Fluid flow modeling to determine water balance in catchments during coal mine closure

To assess the water balance components of abandoning coal mines, a regional flow model was created. The outer boundary of the model is the combined catchment area of all mine fields. The adequacy of the model was proven by solving inverse geofiltration problems, and a satisfactory agreement between the natural and model balance components and the position of groundwater levels was obtained. When reproducing the current situation, depression cone around each of the mines are clearly visible on the model, and a regional depression cone is also formed. In the first model layer, the aquifer is preserved, which corresponds to real-life conditions: in the valleys of rivers and ravines, springs continue to discharge. Non-stationary solutions were implemented using the forecast model, the purpose of which was to study and analyze flooding processes and their consequences. The shutdown of all drainage systems, the filling of mine workings and aquifers, and the restoration of groundwater levels were simulated. After the mine drainage is turned off, the depression funnel begins to fill, and discharge into the rivers is restored. Restoration of levels within mine fields occurs within 2–4 years. Complete filling of the regional depression cone ends in 5–7 years. In low-lying areas, flooding of residential and industrial buildings is predicted.
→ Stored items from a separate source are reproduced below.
## src/rtl/txg_pkg.sv

```systemverilog
package txg_pkg;
    typedef enum logic [1:0] {
        ST_RECESSIVE = 2'd0,
        ST_DOMINANT  = 2'd1,
        ST_BLOCKED   = 2'd2
    } txg_state_e;
endpackage

```

## src/rtl/txg_sync.sv

```systemverilog
module txg_sync #(
    parameter int   STAGES  = 2,
    parameter logic RST_VAL = 1'b1
) (
    input  logic clk,
    input  logic rst_n,
    input  logic d_in,
    output logic q_out
);
    logic [STAGES-1:0] chain_q;

    generate
        if (STAGES == 1) begin : g_one
            always_ff @(posedge clk or negedge rst_n) begin
                if (!rst_n) chain_q <= {STAGES{RST_VAL}};
                else        chain_q <= d_in;
            end
        end else begin : g_many
            always_ff @(posedge clk or negedge rst_n) begin
                if (!rst_n) chain_q <= {STAGES{RST_VAL}};
                else        chain_q <= {chain_q[STAGES-2:0], d_in};
            end
        end
    endgenerate

    assign q_out = chain_q[STAGES-1];
endmodule

```

## src/rtl/txg_dom_timer.sv

```systemverilog
module txg_dom_timer #(
    parameter int TMO_CYC = 6500
) (
    input  logic clk,
    input  logic rst_n,
    input  logic run,
    output logic expired
);
    localparam int CW = $clog2(TMO_CYC + 1);
    localparam logic [CW-1:0] LIMIT = CW'(TMO_CYC);

    logic [CW-1:0] cnt_q;

    always_ff @(posedge clk or negedge rst_n) begin
        if (!rst_n)              cnt_q <= '0;
        else if (!run)           cnt_q <= '0;
        else if (cnt_q != LIMIT) cnt_q <= cnt_q + 1'b1;
    end

    assign expired = (cnt_q == LIMIT);
endmodule

```

## src/rtl/txen_guard.sv

```systemverilog
module txen_guard
    import txg_pkg::*;
#(
    parameter int TMO_CYC     = 6500,
    parameter int SYNC_STAGES = 2
) (
    input  logic clk,
    input  logic rst_n,
    input  logic txd_pin,
    input  logic hot_flag,
    input  logic normal_mode,
    output logic drive_dom,
    output logic stat_timeout,
    output logic stat_thermal
);
    logic       txd_s, txd_d;
    logic       rise;
    logic       expired;
    txg_state_e state_q, state_n;
    logic       tmo_q, thr_q;

    txg_sync #(.STAGES(SYNC_STAGES), .RST_VAL(1'b1)) u_sync (
        .clk   (clk),
        .rst_n (rst_n),
        .d_in  (txd_pin),
        .q_out (txd_s)
    );

    txg_dom_timer #(.TMO_CYC(TMO_CYC)) u_timer (
        .clk     (clk),
        .rst_n   (rst_n),
        .run     (~txd_s),
        .expired (expired)
    );

    always_ff @(posedge clk or negedge rst_n) begin
        if (!rst_n) txd_d <= 1'b1;
        else        txd_d <= txd_s;
    end

    assign rise = txd_s & ~txd_d;

    always_ff @(posedge clk or negedge rst_n) begin
        if (!rst_n) state_q <= ST_RECESSIVE;
        else        state_q <= state_n;
    end

    always_comb begin
        state_n = state_q;
        unique case (state_q)
            ST_RECESSIVE: begin
                if (hot_flag)    state_n = ST_BLOCKED;
                else if (!txd_s) state_n = ST_DOMINANT;
            end
            ST_DOMINANT: begin
                if (hot_flag)     state_n = ST_BLOCKED;
                else if (txd_s)   state_n = ST_RECESSIVE;
                else if (expired) state_n = ST_BLOCKED;
            end
            ST_BLOCKED: begin
                if (rise && !hot_flag) state_n = ST_RECESSIVE;
            end
            default: state_n = ST_RECESSIVE;
        endcase
    end

    always_ff @(posedge clk or negedge rst_n) begin
        if (!rst_n) begin
            tmo_q <= 1'b0;
            thr_q <= 1'b0;
        end else begin
            if (state_q == ST_DOMINANT && !txd_s && expired) tmo_q <= 1'b1;
            else if (rise)                                  tmo_q <= 1'b0;
            if (hot_flag)  thr_q <= 1'b1;
            else if (rise) thr_q <= 1'b0;
        end
    end

    always_comb begin
        drive_dom    = (state_q == ST_DOMINANT) && normal_mode;
        stat_timeout = tmo_q;
        stat_thermal = thr_q;
    end
endmodule

```
`config.mk`:
```
export PLATFORM = sky130hd
export DESIGN_NAME = dualmode_fifo
export DESIGN_NICKNAME = d
export VERILOG_FILES = /design/src/rtl/dmf_pkg.sv /design/src/rtl/dmf_mem.sv /design/src/rtl/dmf_flags.sv /design/src/rtl/dualmode_fifo.sv
export SDC_FILE = /design/constraint.sdc
export NUM_CORES = 1
export LEC_CHECK = 0
export ABC_AREA = 1
export ABC_CLOCK_PERIOD_IN_PS = 8000
export BUFFER_PORTS_ARGS = -buffer_cell sky130_fd_sc_hd__clkbuf_2
export CAP_MARGIN = 20
export CORE_ASPECT_RATIO = 0.75
export CORE_MARGIN = 1.5
export CORE_UTILIZATION = 50
export CTS_CLUSTER_SIZE = 14
export DETAILED_ROUTE_END_ITERATION = 12
export PLACE_DENSITY = 0.66
export RECOVER_POWER = 50
export SETUP_SLACK_MARGIN = 0.4
export SLEW_MARGIN = 20
export SYNTH_ARGS = -nofsm -noshare
export SYNTH_HDL_FRONTEND = slang
export SYNTH_SLANG_ARGS = --single-unit
```
`constraint.sdc`:
```
create_clock -name clk -period 8 [get_ports clk]
set_clock_uncertainty 0.1 [all_clocks]
set_input_delay 1.2 -clock clk [delete_from_list [all_inputs] [get_ports clk]]
set_output_delay 1.2 -clock clk [all_outputs]
set_load 0.005 [all_outputs]
```
`src/rtl/dmf_pkg.sv`:
```
package dmf_pkg;

  typedef struct packed {
    logic stat_a;
    logic stat_b;
    logic half;
    logic near_empty;
    logic near_full;
  } flags_t;

  // Words the FIFO holds, counting the fall-through output stage.
  function automatic int unsigned fill_level(int unsigned stored, logic out_valid, logic fwft);
    return stored + ((fwft && out_valid) ? 1 : 0);
  endfunction

  function automatic flags_t derive_flags(int unsigned lvl, int unsigned depth,
                                          int unsigned ae_off, int unsigned af_off,
                                          logic out_valid, logic fwft);
    flags_t f;
    f.stat_a     = fwft ? out_valid : (lvl == 0);
    f.stat_b     = fwft ? (lvl < depth) : (lvl == depth);
    f.half       = (lvl >= depth / 2);
    f.near_empty = (lvl <= ae_off);
    f.near_full  = ((depth - lvl) <= af_off);
    return f;
  endfunction

endpackage

```
`src/rtl/dmf_mem.sv`:
```
module dmf_mem #(
  parameter int DATA_W = 9,
  parameter int ADDR_W = 5
) (
  input  logic              clk,
  input  logic              we,
  input  logic [ADDR_W-1:0] waddr,
  input  logic [DATA_W-1:0] wdata,
  input  logic [ADDR_W-1:0] raddr,
  output logic [DATA_W-1:0] rdata
);
  localparam int DEPTH = 1 << ADDR_W;

  logic [DATA_W-1:0] cells [DEPTH];

  always_ff @(posedge clk) begin
    if (we) cells[waddr] <= wdata;
  end

  assign rdata = cells[raddr];
endmodule

```
`src/rtl/dmf_flags.sv`:
```
module dmf_flags #(
  parameter int ADDR_W = 5
) (
  input  logic            clk,
  input  logic [ADDR_W:0] level_n,
  input  logic            ovalid_n,
  input  logic            fwft_n,
  input  logic [ADDR_W:0] ae_offset,
  input  logic [ADDR_W:0] af_offset,
  output logic            stat_a,
  output logic            stat_b,
  output logic            half_full,
  output logic            almost_empty,
  output logic            almost_full
);
  localparam int DEPTH = 1 << ADDR_W;

  dmf_pkg::flags_t f_n, f_q;

  always_comb begin
    f_n = dmf_pkg::derive_flags(int'(level_n), DEPTH, int'(ae_offset), int'(af_offset),
                                ovalid_n, fwft_n);
  end

  // Loaded on every edge from the post-edge level, so flags follow the operation at once.
  always_ff @(posedge clk) f_q <= f_n;

  assign stat_a       = f_q.stat_a;
  assign stat_b       = f_q.stat_b;
  assign half_full    = f_q.half;
  assign almost_empty = f_q.near_empty;
  assign almost_full  = f_q.near_full;
endmodule

```
`src/rtl/dualmode_fifo.sv`:
```
module dualmode_fifo #(
  parameter int DATA_W = 9,
  parameter int ADDR_W = 5
) (
  input  logic              clk,
  input  logic              mrst,
  input  logic              prst,
  input  logic              fwft_sel,
  input  logic              wr_en,
  input  logic [DATA_W-1:0] wr_data,
  input  logic              rd_en,
  output logic [DATA_W-1:0] rd_data,
  input  logic [ADDR_W:0]   ae_offset,
  input  logic [ADDR_W:0]   af_offset,
  output logic              empty_or_ready,
  output logic              full_or_room,
  output logic              half_full,
  output logic              almost_empty,
  output logic              almost_full
);
  localparam int DEPTH = 1 << ADDR_W;
  localparam int CW    = ADDR_W + 1;

  logic              fwft_q, fwft_n;
  logic [ADDR_W-1:0] wptr, rptr;
  logic [CW-1:0]     mcnt, mcnt_n;
  logic              ovalid, ovalid_n;
  logic [CW-1:0]     level, level_n;
  logic [DATA_W-1:0] mem_q;

  // Named internal events, also observed by the checker.
  logic wr_accept, rd_accept, consume, load, mem_pop;

  assign level     = CW'(dmf_pkg::fill_level(int'(mcnt), ovalid, fwft_q));
  assign wr_accept = wr_en && (level < CW'(DEPTH));
  assign rd_accept = !fwft_q && rd_en && (mcnt != '0);
  assign consume   = fwft_q && rd_en && ovalid;
  assign load      = fwft_q && (!ovalid || consume) && (mcnt != '0);
  assign mem_pop   = rd_accept || load;

  always_comb begin
    if (mrst) begin
      fwft_n   = fwft_sel;
      mcnt_n   = '0;
      ovalid_n = 1'b0;
    end else if (prst) begin
      fwft_n   = fwft_q;
      mcnt_n   = '0;
      ovalid_n = 1'b0;
    end else begin
      fwft_n   = fwft_q;
      mcnt_n   = mcnt + CW'(wr_accept) - CW'(mem_pop);
      ovalid_n = load ? 1'b1 : (consume ? 1'b0 : ovalid);
    end
    level_n = CW'(dmf_pkg::fill_level(int'(mcnt_n), ovalid_n, fwft_n));
  end

  always_ff @(posedge clk) begin
    fwft_q <= fwft_n;
    mcnt   <= mcnt_n;
    ovalid <= ovalid_n;
    if (mrst || prst) begin
      wptr    <= '0;
      rptr    <= '0;
      rd_data <= '0;
    end else begin
      if (wr_accept) wptr <= wptr + 1'b1;
      if (mem_pop) begin
        rptr    <= rptr + 1'b1;
        rd_data <= mem_q;
      end
    end
  end

  dmf_mem #(.DATA_W(DATA_W), .ADDR_W(ADDR_W)) u_mem (
    .clk   (clk),
    .we    (wr_accept && !mrst && !prst),
    .waddr (wptr),
    .wdata (wr_data),
    .raddr (rptr),
    .rdata (mem_q)
  );

  dmf_flags #(.ADDR_W(ADDR_W)) u_flags (
    .clk          (clk),
    .level_n      (level_n),
    .ovalid_n     (ovalid_n),
    .fwft_n       (fwft_n),
    .ae_offset    (ae_offset),
    .af_offset    (af_offset),
    .stat_a       (empty_or_ready),
    .stat_b       (full_or_room),
    .half_full    (half_full),
    .almost_empty (almost_empty),
    .almost_full  (almost_full)
  );
endmodule

```
== Yosys cells after proc, flatten, opt, wreduce, memory -nomap -nowiden ==
Memories as Yosys holds them, arrays and structs flattened. A register that Yosys moved wholly into a read port is not among the register bits.
Index checks and enable logic that the tools add are counted.
Operators by class
  muxes and demuxes: 13
  order comparisons: 5
  reduce and logical (&&, ||, !) cells: 20
  equal/unequal tests: 1
  $add $sub $neg: 7
Operator list (count)
  $le A32 B6 Y1: 1
  $add A6 B1 Y6: 3
  $lt A6 B6 Y1 const B: 2
  $mux W6: 2
  $logic_and A1 B1 Y1: 11
  $mux W1: 11
  $add A5 B1 Y5 const B: 2
  $sub A6 B6 Y7 const A: 1
  $eq A6 B6 Y1 const B: 1
  $ge A6 B5 Y1 const B: 1
  $le A6 B6 Y1: 1
  $logic_not A6 Y1: 1
  $reduce_bool A6 Y1: 1
  $sub A6 B1 Y6: 1
  $logic_not A1 Y1: 4
  $logic_or A1 B1 Y1: 3
Word-level totals
  memories: 1
  output and inout port bits: 14
  word-level logic and storage cells: 57
  register bits after elaboration: 23
  RAM bits: 288
  input port bits: 27
Memory list
  u_mem.cells: depth 32, width 9, rd ports 1, clocked after Yosys merged registers in 1, wr ports 1, line dmf_mem.sv:14  | logic [DATA_W-1:0] cells [DEPTH];

== Logic depth before layout (Yosys ltp) ==
  word-level depth: 13
  gate-level depth with buffers: 26

== Modules after synthesis ==
Synthesis repeated with hierarchy kept, for this count alone.
Second synthesis, totals
  cells, all modules: 1316
  area, all modules: 13914.6 µm²
By module, submodules not included
  dmf_mem: seq. area each 8648.3 µm², times used 1, cells an instance 1020, area an instance 11795.1 µm²
  dualmode_fifo: seq. area each 540.5 µm², times used 1, cells an instance 210, area an instance 1547.7 µm²
  dmf_flags: seq. area each 100.1 µm², times used 1, cells an instance 86, area an instance 571.8 µm²

== Worst setup path after synthesis ==
No wires, ideal clock.
  path type: in2reg
  start point: input port rd_en
  end point: register u_flags.f_q, in the netlist u_flags.almost_full
  setup slack: 3517 ps
  required time: 7783 ps
  arrival time: 4266 ps
  buffers on the path: 1
  stages on the path: 24
  path through: a21o_1 nand2_1 inv_1 buf_2 ha_1 inv_1 ha_1 fa_1 inv_1 nor2_1 ha_1 inv_1 nand4_1 nand2_1 inv_1 nand3_1 xnor2_1 inv_1 ha_1 nand2_1 o21ai_0 a31oi_1 a21oi_1 a21oi_1
RTL lines
  start, declared: line dualmode_fifo.sv:11  | input logic rd_en,
  end signal, assigned: line dmf_flags.sv:26  | always_ff @(posedge clk) f_q <= f_n;
  end, declared: line dmf_flags.sv:18  | dmf_pkg::flags_t f_n, f_q;

==> impl_metrics.yaml <==
run_status:
  status: "complete, but fails checks"
  violations: "max-capacitance violations, max-slew violations"
routing:
  drc: 0
  ant_nets: 0
  dr.pass1.iters: 5
  wl_per_cell_microns: 19.3
  drt-initial-drc-count: 844
  via_per_inst: 5.59
  vias: 9160
  wl_microns: 31700
clocking:
  cts_buffer_depth: 3
  cts_hold_buf: 0
  cts-root-buf: "clkbuf_16"
  insertion_delay_ps: 550
  clkTransAtPathRegs_ps: 60
  tritoncts: "done"
  numCtsBuffers: 30
  cts_resized: 0
  ctsHtreeMaxLevel: 1
  cts.sinks: 320
  cts_setup_buffers: 0
setup_path:
  critPathKind: "primary input to flop"
  cpLargestDelayFamily: "simple AND/OR/NAND/NOR gates"
  crit_fanout: 21
  crit_path_end_kind: "flop"
  r2r-start: "mcnt[4]$_DFF_P_"
  cpMostUsedCell: "inv_1"
  crit_start: "mrst"
  crit_buf_inv: 5
  path_cells: "clkbuf_1 -> nor2_1 -> inv_1 -> nor2_1 -> nand2_1 -> inv_1 -> ha_1 -> ha_1 -> inv_1 -> nand4_1 -> nand2_1 -> inv_1 -> nand3_1 -> nor2_1 -> nand2_1 -> xnor2_1 -> ha_1 -> nand3_1 -> nor3_1 -> a21oi_1 -> a21oi_1"
  critPathMaxStageDelay_ps: 990
  critPathSlowestCell: "nor2_1"
  crit_required_ps: 8380
  crit_arrival_ps: 5320
  start_kind: "primary input"
place:
  io_buffers: 40
  dp_hpwl_microns: 19000
  routabilityCongestion: 0.878
synthesis:
  yosys-top-cells-area: "edfxtp_1 (63%), nor2_1 (7.0%), dfxtp_1 (4.7%)"
  ys_seq_area_share_pct: 67.5
  yosys.area.top_type: "edfxtp_1"
  synthesis.area_sq_um: 13800
  ys_types: 30
  syn_inst: 1250
  ys_warn_count: 0
  ys.flop_type: "edfxtp_1"
  synth_edf_count: 288
  synth_common_cells: "edfxtp_1 (288), nor2_1 (258), nand2_1 (161)"
  synth.ff_latch_count: 320
  synth_top_area_share_pct: 62.9
  synth_nets: 1309
  syn_avg_cell_area_sq_um: 11.0
  async_flop_share_pct: 0
  synth_most_common_cell: "edfxtp_1"
sta:
  hold_viol_final: 0
  fin_tns_setup_ps: 0
  max_slew_margin_pct: -17.3
  timing.final.crit_share_pct: 61.8
  worstMarginPinSlew_ps: 1760
  max_clock_freq_ghz: 0.202
  finalCriticalPeriod_ps: 4940
  worst_hold_slack_ps: 410
  rsz0062_at_grt: "false"
  slew_violations: 264
  setup_viol: 0
floorplanning:
  pin_count: 41
  fp.dieH_microns: 147
  die_x_microns: 195
  coreArea_sq_um: 27000
  start_util_pct: 50.9
  rows: 52
  die_area_sq_um: 28500
pwr:
  irDropWorstVdd_v: 0.000287
  p_per_area_nw_per_um2: 303
  p_leak_nw: 5.35
flow_run:
  cap_violations: 8
global_route:
  grt_pass1_vias: 8473
  grt_antenna_before_repair: 0
  overflow: 0
  globalRouteTotalUtil_pct: 22.3
  grt_pass1_wl_microns: 49000
  grt_start_max_net_pins: 92
layout:
  nFillCells: 2295
  layout-drive-gt1-share_pct: 7.53
  num_antenna_cells: 0
  nets: 1324
  syn2layout_area_growth_pct: 9.40
hold_path:
  min_path_type: "flop to flop"
  hp-start: "rd_data[0]$_SDFFE_PP0P_"
## through the flow
stage	instances	worst slack (ps)	total power [mW]	cell area [sq um]	utilization, %
floorplan	1250	3520	2.89	13800	-
global placement	1583	2740	3.17	14100	52.2
detailed placement	1583	2620	3.19	14100	52.2
CTS	1638	3210	4.58	15100	55.8
global route	1639	2520	4.82	15000	55.7
finish	1639	3060	4.56	15000	55.7
## cell type report
cell class                      instances  area, sq um  area share, %
Inverter                               72          273           1.81
Timing Repair Buffer                   45          216           1.44
Sequential cell                       320         9300           61.8
Clock inverter                         16          128          0.848
Tap cell                              351          439           2.92
Clock buffer                           39          836           5.55
Multi-Input combinational cell        796         3860           25.6
## kinds of logic (layout without fill, tap and decap cells)
logic type               count (synthesis)  in the layout  synth area share, %
AO/OA/AOI/OAI                          224            224                 8.87
XOR/XNOR                                 3              3                0.191
adder cells (fa/ha/maj)                 32             32                 2.97
buffers and inverters                  134            172                 4.39
flip-flops                             320            320                 67.5
AND/OR/NAND/NOR                        537            537                 16.0
## path summary, 6_finish.rpt
check	to	slack, ps	cells past startpoint
max	u_flags.almost_full$_DFF_P_	3060	21
min	rd_data[0]$_SDFFE_PP0P_	410	2
max reg2reg	u_flags.almost_full$_DFF_P_	3360	25
min reg2reg	rd_data[0]$_SDFFE_PP0P_	410	2
## power by group
group | internal [mW] | total (mW) | switching (mW)
combinational | 0.402 | 1.20 | 0.803
clock | 0.796 | 1.40 | 0.600
sequential | 1.87 | 1.96 | 0.0871
total | 3.07 | 4.56 | 1.49
## tightest hold or removal path, cell delays in order (launching register included)
cell and delay (ps):
dfxtp_1 340, nand2_1 70, a21oi_1 50
## routing by layer
metal / part of all wire (%) / vias up / routed length, microns / GRT usage, %
met3: 7.2 / 45 / 2280 / 3.77
met2: 44 / 302 / 14000 / 33.3
met1: 47 / 4440 / 14800 / 33.9
met5: 0 / - / 0 / 0
met4: 2.2 / 0 / 700 / 5.86
li1: - / 4373 / - / -
## flip-flops by register name (all words and copies together) (netlist names)
name                  flops
rptr                      5
mcnt                      6
u_mem.cells             288
u_flags.almost_empty      1
wptr                      5
rd_data                   9
fwft_q                    1
u_flags.half_full         1
u_flags.almost_full       1
ovalid                    1
u_flags.stat_b            1
u_flags.stat_a            1
## cells in the final DEF (no fill, tap or decap)
cell          n
a21o_1        1
nand2_2       2
inv_2         4
clkbuf_8      3
dfxtp_4       2
nor2_2        5
or2_2         9
xnor2_1       3
ha_1         31
a31oi_1       1
dfxtp_1      30
clkinv_4      1
clkbuf_1     22
a21oi_1      44
clkbuf_16    31
bufinv_16     2
nand4_1       6
clkinvlp_4    1
clkbuf_2     23
nand3_2       3
o21a_1        1
nor3_1        4
o211ai_1     37
nor2_1      259
nand2_1     161
fa_1          1
nand3_1      88
o21ai_1      40
inv_1        66
clkinv_2      5
o21ai_0     100
clkinv_1      8
edfxtp_1    288
inv_4         1
buf_4         5
(Power assumes the default switching activity.)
Keywords: coal deposits, mines, mining, water-removing, flooding, balance components, groundwater flooding, numerical modeling.
For citation:

Rybnikov P. A., Rybnikova L. S. Fluid flow modeling to determine water balance in catchments during coal mine closure. MIAB. Mining Inf. Anal. Bull. 2025;(1-1):193-207. [In Russ]. DOI: 10.25018/0236_1493_2025_11_0_193.

Acknowledgements:

The research was carried out State Assignment No. 075-00412-22 PR of the Institute of Mining, Ural Branch Russian Academy of Sciences. Topic 2 (2022–2024) «Development of geoinformation technologies for assessing the protection of mining areas and forecasting the development of negative processes in subsoil use» (FUWE-2022-0002) No. 1021062010532-7-1.5.1.

Issue number: 1
Year: 2025
Page number: 193-207
ISBN: 0236-1493
UDK: 556.502
DOI: 10.25018/0236_1493_2025_11_0_193
Article receipt date: 16.07.2024
Date of review receipt: 28.10.2024
Date of the editorial board′s decision on the article′s publishing: 10.12.2024
About authors:

P.A. Rybnikov, Cand. Sci. (Geol. Mineral.), Assistant Professor, Ural State Mining University, 620144, Ekaterinburg, Russia, e-mail: ribnikoff@yandex.ru, ORCID ID: 0000-0002-7829-5035,
L.S. Rybnikova, Dr. Sci. (Geol. Mineral.), Chief Researcher, Institute of Mining, Ural branch of Russian Academy of Sciences, 620075, Ekaterinburg, Russia, e-mail: luserib@mail.ru, ORCID ID: 0000-0002-4221-7879.

 

For contacts:

L.S. Rybnikova, e-mail: luserib@mail.ru.

Bibliography:

1. Kornilkov S. V., Antoninova N. Iu., Panzhin A. A., Shubina L. A., Isakov S. V. Specifying the approaches to geoinformation monitoring to assess the development dynamics of mining enterprises as natural-technological systems. Minerals and Mining Engineering. 2020, no. 8, pp. 41—51. [In Russ]. DOI: 10.21440/0536-1028-2020-8-41-51.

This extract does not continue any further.